The goal of StevesFightClub is to create an agent that is able to fight and defeat all sorts of Minecraft mobs on normal difficulty. The agent aims to be the last living creature in the arena before time runs out. The agent fights up to 3 enemies in a 13x13 enclosed arena. The time limit was increased to 50 seconds to accommodate for increase in enemies. We initially wanted to make a wide arena with no bounds, but that would be too trivial since the agent would retreat indefinitely. We chose to make the arena as small as possible to confine the agent into making the best choices possible in a constrained environment.
The ability to fight different enemies that respond to your actions is extremely difficult to do. There are many factors in this problem, such as health, types of enemies, number of enemies, and positions. By using machine learning algorithms such as Q-learning, the agent can learn a policy that can help it achieve its goal. Our final version focuses primarily on improved movement. We added several new states and modifications to rewards for this to happen. These changes are discussed in the states and rewards approach section of this report.

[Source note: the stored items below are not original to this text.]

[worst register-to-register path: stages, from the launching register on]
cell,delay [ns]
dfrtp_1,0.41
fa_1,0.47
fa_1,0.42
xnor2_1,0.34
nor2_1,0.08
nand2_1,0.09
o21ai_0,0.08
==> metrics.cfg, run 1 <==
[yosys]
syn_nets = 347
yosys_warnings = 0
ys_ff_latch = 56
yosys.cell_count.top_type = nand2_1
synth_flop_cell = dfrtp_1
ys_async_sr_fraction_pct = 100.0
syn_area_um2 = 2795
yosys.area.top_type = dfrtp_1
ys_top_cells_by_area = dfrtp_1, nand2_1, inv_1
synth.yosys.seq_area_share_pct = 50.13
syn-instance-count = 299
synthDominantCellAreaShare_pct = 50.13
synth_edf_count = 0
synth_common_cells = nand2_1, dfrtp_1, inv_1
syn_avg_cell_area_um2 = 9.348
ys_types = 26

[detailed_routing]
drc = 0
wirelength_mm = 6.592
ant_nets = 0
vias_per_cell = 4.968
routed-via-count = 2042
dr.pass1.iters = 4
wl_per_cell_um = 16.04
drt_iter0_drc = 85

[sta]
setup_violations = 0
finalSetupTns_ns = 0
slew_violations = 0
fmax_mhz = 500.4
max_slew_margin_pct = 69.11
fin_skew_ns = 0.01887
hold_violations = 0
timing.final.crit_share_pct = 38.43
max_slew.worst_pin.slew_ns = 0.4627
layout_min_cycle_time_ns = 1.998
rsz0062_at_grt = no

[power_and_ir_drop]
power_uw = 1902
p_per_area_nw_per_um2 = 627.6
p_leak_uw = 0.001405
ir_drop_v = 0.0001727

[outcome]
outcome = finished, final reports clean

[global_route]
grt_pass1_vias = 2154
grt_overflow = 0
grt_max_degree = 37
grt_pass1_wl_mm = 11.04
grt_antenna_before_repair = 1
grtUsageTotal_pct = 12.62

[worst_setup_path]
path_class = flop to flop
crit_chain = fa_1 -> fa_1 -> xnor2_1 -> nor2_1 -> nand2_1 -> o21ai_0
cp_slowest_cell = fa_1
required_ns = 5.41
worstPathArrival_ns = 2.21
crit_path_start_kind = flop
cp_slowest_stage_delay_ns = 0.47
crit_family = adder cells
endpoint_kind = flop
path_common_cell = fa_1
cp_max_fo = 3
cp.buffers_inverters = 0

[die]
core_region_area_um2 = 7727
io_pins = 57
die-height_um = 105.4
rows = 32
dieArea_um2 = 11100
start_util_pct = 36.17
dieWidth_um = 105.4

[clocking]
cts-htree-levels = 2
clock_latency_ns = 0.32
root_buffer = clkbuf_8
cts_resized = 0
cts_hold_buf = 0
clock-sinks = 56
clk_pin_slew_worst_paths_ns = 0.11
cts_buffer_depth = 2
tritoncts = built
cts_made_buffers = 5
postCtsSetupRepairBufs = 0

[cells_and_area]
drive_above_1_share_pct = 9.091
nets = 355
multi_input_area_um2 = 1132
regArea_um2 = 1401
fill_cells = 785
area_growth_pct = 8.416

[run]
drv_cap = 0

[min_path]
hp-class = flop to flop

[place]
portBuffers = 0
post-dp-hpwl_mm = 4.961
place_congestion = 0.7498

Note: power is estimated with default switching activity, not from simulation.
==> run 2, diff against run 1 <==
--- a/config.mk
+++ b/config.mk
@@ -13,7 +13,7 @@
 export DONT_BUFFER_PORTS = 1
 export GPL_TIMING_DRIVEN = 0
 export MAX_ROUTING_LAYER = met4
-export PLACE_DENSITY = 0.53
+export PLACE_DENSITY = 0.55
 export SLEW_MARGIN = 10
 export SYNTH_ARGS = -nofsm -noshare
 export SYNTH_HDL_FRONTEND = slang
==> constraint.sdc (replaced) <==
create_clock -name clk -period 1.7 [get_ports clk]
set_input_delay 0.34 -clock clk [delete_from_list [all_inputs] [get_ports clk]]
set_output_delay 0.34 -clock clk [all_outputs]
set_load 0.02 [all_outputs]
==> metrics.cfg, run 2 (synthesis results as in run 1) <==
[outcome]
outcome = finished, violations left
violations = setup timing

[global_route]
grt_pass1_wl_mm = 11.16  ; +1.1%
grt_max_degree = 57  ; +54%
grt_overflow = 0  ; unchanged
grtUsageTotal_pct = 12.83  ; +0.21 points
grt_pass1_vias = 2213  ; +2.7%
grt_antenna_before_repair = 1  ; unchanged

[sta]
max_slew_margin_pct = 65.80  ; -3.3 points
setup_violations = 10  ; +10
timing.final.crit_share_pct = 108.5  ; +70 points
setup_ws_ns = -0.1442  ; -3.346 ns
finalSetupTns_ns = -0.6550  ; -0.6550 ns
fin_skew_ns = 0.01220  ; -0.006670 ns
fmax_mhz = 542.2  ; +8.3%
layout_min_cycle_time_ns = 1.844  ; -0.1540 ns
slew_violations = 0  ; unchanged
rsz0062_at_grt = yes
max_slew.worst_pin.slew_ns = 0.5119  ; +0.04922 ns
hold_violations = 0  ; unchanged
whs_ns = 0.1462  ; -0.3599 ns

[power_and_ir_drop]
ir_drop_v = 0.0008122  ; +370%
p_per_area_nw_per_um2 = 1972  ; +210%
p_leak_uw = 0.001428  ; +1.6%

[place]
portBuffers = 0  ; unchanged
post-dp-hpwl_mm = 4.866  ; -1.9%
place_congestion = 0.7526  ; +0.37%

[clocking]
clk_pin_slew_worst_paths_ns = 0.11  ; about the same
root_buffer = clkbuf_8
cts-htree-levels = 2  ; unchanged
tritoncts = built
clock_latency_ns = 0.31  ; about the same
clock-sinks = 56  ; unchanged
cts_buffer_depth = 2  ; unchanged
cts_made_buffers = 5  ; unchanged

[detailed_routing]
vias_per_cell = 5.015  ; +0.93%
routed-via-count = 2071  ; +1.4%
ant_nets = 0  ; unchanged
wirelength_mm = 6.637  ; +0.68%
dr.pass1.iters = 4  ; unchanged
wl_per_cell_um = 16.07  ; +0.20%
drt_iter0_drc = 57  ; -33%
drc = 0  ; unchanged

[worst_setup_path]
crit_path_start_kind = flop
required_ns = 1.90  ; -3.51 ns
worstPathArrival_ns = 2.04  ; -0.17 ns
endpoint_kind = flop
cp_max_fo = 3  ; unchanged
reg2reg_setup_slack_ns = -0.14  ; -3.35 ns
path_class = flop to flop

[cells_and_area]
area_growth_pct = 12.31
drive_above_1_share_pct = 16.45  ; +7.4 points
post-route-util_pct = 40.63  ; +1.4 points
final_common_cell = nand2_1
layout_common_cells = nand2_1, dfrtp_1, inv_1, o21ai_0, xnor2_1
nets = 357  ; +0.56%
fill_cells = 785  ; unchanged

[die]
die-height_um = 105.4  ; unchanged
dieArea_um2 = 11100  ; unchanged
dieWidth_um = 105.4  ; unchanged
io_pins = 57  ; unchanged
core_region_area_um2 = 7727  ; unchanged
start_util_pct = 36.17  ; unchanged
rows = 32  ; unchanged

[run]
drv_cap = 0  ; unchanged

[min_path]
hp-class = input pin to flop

In our first approach, our agent only knew how to attack while looking at the nearest enemy and could not move.
Later, we implemented tabular Q-learning for our agent because it would help our agent improve and get better rewards. It could take actions such as attacking, moving forwards/backwards, and strafing left/right. We tried to store states as a string representing coordinates of the agent and enemies. The string was 13x13 = 169 characters long, and it contained one 1 (the agent) and two 2’s (the enemies). The other 166 characters were 0’s. The results were appalling (see results in Figure 1), but this would act as the baseline for our project because it was a naive approach.
Environment
Initially, we had two enemies in the arena. The agent learned it didn’t need to move and repeatedly spam attacks. In our final version, we improved our state space to get better movement. In order to test these changes, we decided to increase the number of enemies to 3. In our previous version, the agent would die repeatedly as it tried to stay at one position and spam attacks on 3 enemies. This was simply because the 3 zombies would outdamage the agent’s health bar before the agent was able to kill all 3 enemies. The states space discussed below describes the movement changes that helps the agent survive.
Learning Algorithm
Our agent includes a simple Q table approach and it updates as follows:
old_q = q_table[prev_s][prev_a]
new_q = old_q + alpha * (reward + gamma * max(q_table[current_state]) - old_q)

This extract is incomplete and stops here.